[Task requirements]: Your job with the data below: print everything from the line that holds "export IMPL_cp_data_required_time_ns=5.60" down to the line that holds "export IMPL_routed_length_per_placed_instance_um=21.5", ends included, exactly, and nothing else.

[Dataset records]:
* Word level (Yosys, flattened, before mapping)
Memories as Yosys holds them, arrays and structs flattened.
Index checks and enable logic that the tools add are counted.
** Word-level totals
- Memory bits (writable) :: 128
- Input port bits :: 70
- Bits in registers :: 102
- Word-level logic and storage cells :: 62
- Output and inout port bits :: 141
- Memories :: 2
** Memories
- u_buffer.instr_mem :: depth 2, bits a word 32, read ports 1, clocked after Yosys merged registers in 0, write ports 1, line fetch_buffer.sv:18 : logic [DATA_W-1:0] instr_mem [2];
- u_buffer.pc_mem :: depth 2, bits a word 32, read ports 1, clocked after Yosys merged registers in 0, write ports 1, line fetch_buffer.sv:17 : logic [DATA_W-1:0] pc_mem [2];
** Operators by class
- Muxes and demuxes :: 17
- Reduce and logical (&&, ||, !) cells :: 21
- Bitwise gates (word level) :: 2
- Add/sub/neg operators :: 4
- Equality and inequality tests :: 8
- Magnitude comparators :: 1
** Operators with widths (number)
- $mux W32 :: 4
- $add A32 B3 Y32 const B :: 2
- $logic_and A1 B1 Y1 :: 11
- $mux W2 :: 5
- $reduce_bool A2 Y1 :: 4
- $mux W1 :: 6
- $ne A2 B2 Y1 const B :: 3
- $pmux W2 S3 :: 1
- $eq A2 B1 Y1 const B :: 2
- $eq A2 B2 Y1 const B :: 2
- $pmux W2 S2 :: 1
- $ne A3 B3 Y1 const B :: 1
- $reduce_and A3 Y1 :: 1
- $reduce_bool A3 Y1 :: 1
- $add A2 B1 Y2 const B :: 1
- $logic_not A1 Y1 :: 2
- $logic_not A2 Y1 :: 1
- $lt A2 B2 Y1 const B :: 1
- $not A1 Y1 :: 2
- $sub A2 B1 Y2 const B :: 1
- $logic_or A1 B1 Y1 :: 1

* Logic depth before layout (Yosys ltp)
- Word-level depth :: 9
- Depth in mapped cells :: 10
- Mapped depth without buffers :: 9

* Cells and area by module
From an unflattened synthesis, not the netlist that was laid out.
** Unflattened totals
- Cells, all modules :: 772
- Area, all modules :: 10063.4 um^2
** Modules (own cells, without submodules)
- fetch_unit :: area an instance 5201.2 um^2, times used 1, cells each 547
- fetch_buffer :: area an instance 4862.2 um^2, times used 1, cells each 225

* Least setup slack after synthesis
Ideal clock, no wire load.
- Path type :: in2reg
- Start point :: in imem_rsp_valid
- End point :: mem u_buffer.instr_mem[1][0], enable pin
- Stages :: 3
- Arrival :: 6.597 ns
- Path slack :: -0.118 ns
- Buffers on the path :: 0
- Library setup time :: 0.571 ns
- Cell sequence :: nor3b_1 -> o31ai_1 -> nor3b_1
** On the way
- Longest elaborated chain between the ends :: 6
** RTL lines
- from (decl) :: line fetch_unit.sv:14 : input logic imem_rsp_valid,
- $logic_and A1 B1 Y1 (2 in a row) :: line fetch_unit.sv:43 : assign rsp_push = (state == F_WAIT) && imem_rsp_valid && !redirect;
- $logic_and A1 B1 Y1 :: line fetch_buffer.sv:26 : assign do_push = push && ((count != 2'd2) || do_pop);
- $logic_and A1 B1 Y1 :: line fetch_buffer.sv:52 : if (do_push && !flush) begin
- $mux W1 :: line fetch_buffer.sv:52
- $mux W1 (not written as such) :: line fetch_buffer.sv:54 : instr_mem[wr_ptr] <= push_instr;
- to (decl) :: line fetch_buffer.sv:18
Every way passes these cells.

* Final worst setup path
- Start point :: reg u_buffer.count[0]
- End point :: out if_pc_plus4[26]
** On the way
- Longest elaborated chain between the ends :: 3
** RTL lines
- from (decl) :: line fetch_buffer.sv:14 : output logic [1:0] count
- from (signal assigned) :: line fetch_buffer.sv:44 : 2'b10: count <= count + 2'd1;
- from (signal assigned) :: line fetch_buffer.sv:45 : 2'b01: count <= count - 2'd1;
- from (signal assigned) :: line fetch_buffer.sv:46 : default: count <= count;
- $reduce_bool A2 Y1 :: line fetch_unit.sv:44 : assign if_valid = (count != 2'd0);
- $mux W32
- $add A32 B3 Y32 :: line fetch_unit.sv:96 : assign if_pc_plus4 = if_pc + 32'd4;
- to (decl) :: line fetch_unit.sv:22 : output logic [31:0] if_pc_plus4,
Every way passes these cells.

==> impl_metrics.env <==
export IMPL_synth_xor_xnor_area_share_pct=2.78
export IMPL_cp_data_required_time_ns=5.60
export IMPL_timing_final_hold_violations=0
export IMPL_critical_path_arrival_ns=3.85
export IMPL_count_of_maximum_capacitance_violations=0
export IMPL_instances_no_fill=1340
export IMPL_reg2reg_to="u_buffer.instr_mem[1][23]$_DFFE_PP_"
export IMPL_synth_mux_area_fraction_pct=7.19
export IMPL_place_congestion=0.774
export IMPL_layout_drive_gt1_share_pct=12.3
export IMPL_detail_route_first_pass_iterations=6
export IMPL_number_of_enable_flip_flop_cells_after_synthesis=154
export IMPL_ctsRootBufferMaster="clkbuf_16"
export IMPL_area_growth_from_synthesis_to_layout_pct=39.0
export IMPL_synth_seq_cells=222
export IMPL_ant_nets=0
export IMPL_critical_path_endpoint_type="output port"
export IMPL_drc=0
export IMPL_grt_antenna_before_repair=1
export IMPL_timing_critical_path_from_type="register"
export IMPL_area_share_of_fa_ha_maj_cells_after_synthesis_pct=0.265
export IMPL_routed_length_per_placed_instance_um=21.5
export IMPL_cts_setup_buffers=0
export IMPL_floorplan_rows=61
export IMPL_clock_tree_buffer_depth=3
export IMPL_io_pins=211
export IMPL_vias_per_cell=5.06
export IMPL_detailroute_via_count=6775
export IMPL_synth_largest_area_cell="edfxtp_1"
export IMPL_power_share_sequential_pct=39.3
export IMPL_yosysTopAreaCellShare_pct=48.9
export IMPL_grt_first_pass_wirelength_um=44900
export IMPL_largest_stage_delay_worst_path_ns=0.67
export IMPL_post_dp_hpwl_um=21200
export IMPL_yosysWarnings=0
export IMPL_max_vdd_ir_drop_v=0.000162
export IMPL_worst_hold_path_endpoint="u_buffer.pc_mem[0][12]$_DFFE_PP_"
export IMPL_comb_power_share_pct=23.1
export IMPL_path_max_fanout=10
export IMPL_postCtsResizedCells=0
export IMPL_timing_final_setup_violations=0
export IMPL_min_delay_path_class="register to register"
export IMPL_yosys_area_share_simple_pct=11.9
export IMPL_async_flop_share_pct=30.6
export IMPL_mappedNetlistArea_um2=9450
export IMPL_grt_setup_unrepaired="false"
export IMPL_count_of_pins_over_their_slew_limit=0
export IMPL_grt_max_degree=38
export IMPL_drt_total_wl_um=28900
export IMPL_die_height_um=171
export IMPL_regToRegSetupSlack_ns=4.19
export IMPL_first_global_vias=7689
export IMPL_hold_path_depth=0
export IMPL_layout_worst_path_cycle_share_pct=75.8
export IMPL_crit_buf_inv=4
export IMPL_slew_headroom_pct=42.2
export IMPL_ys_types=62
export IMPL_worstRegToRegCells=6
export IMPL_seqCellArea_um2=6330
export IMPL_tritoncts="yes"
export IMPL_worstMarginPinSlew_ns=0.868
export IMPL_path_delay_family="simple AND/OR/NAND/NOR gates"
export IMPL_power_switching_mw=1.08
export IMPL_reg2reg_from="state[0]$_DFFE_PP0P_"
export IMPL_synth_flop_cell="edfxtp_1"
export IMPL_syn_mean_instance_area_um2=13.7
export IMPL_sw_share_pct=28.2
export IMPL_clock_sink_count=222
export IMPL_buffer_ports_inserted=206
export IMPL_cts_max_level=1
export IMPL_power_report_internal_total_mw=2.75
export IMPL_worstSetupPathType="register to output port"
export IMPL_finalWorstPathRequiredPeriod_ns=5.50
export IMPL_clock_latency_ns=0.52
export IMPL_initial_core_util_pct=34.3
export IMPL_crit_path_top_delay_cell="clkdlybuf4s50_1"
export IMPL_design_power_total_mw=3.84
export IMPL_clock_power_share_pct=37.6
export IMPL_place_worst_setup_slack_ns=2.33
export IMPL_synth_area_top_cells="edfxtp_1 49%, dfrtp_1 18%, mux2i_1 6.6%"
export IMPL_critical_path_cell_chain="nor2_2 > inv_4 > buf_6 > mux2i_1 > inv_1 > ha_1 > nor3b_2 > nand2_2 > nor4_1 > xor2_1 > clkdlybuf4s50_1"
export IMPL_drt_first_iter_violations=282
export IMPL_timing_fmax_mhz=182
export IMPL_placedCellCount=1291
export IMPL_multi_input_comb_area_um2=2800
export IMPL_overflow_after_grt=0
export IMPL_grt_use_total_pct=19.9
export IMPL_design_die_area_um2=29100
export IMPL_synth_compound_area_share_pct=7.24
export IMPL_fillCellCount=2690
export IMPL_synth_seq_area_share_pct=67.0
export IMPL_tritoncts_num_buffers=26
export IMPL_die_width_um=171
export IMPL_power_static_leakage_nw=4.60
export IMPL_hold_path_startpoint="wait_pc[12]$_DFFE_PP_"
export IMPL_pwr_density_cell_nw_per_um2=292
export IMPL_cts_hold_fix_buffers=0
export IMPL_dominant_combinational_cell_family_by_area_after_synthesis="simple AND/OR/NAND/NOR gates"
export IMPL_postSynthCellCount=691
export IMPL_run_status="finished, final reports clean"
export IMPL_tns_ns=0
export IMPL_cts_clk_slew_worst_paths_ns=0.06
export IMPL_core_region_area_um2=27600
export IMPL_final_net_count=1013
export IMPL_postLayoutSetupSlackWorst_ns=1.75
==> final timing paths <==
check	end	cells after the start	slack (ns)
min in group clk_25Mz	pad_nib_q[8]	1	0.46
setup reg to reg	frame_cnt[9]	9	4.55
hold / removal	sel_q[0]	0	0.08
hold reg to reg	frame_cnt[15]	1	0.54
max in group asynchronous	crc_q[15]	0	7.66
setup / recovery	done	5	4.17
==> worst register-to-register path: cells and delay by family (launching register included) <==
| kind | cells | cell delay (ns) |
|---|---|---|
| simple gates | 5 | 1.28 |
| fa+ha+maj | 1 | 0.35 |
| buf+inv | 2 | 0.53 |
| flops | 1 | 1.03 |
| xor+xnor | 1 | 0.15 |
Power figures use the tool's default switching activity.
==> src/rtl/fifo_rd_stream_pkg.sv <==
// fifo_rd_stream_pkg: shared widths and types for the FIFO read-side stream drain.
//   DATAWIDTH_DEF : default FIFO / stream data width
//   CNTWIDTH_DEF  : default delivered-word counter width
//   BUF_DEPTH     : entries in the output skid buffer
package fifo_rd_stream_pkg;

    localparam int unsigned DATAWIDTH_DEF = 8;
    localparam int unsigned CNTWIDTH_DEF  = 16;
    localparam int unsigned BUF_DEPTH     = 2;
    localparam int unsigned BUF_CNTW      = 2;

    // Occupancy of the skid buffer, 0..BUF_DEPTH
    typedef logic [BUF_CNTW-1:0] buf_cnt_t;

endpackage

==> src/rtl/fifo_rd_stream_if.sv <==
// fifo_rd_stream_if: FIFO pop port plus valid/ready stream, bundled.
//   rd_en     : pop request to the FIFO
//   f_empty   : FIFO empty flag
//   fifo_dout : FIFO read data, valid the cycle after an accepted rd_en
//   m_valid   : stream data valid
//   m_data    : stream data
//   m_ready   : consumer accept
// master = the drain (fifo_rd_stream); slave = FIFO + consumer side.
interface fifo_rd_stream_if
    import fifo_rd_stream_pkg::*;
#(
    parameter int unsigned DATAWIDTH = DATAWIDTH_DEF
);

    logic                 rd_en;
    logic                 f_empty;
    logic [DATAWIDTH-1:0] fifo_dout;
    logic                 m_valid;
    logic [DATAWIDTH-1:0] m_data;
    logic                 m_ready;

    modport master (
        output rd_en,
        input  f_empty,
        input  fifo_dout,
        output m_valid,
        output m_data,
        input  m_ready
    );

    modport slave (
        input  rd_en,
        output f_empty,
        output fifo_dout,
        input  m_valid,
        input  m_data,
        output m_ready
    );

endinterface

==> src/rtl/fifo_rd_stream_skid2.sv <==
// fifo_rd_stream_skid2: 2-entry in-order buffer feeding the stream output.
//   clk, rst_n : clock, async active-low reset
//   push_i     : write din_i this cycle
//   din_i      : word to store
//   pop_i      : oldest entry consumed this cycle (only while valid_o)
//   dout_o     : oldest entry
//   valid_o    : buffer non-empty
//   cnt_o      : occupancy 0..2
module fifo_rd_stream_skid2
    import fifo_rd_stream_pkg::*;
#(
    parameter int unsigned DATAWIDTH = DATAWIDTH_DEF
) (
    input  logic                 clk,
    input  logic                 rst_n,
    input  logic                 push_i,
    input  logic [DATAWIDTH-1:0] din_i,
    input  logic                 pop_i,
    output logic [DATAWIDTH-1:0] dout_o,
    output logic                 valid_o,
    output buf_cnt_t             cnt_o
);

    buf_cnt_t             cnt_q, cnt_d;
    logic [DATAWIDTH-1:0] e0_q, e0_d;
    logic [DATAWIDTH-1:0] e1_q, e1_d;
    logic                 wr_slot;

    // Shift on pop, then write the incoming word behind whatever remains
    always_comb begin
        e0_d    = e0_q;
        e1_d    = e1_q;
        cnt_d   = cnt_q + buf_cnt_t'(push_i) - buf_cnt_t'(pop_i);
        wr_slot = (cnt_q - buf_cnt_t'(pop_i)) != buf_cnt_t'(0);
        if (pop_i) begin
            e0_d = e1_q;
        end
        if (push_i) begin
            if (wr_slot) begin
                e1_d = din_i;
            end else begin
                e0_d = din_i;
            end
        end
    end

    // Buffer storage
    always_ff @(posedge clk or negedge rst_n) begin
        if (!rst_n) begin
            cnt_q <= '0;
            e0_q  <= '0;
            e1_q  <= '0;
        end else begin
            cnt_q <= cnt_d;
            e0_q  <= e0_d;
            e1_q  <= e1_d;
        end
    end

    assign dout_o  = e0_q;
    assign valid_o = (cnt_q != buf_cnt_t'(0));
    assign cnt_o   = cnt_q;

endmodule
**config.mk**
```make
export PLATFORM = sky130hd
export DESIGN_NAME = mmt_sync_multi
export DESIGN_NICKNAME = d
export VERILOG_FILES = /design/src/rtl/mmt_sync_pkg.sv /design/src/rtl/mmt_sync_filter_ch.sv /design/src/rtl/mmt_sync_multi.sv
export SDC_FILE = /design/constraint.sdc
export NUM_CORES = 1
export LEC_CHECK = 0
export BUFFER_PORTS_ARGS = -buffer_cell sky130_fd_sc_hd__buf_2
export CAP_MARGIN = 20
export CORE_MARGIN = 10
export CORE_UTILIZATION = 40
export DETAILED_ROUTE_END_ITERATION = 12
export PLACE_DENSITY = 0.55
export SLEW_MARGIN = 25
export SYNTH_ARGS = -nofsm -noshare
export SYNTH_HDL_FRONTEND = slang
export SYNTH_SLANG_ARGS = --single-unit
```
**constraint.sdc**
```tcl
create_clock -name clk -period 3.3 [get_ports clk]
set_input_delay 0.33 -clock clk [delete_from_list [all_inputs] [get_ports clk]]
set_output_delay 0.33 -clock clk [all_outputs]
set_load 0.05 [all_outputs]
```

[Answer to this task]:
export IMPL_cp_data_required_time_ns=5.60
export IMPL_timing_final_hold_violations=0
export IMPL_critical_path_arrival_ns=3.85
export IMPL_count_of_maximum_capacitance_violations=0
export IMPL_instances_no_fill=1340
export IMPL_reg2reg_to="u_buffer.instr_mem[1][23]$_DFFE_PP_"
export IMPL_synth_mux_area_fraction_pct=7.19
export IMPL_place_congestion=0.774
export IMPL_layout_drive_gt1_share_pct=12.3
export IMPL_detail_route_first_pass_iterations=6
export IMPL_number_of_enable_flip_flop_cells_after_synthesis=154
export IMPL_ctsRootBufferMaster="clkbuf_16"
export IMPL_area_growth_from_synthesis_to_layout_pct=39.0
export IMPL_synth_seq_cells=222
export IMPL_ant_nets=0
export IMPL_critical_path_endpoint_type="output port"
export IMPL_drc=0
export IMPL_grt_antenna_before_repair=1
export IMPL_timing_critical_path_from_type="register"
export IMPL_area_share_of_fa_ha_maj_cells_after_synthesis_pct=0.265
export IMPL_routed_length_per_placed_instance_um=21.5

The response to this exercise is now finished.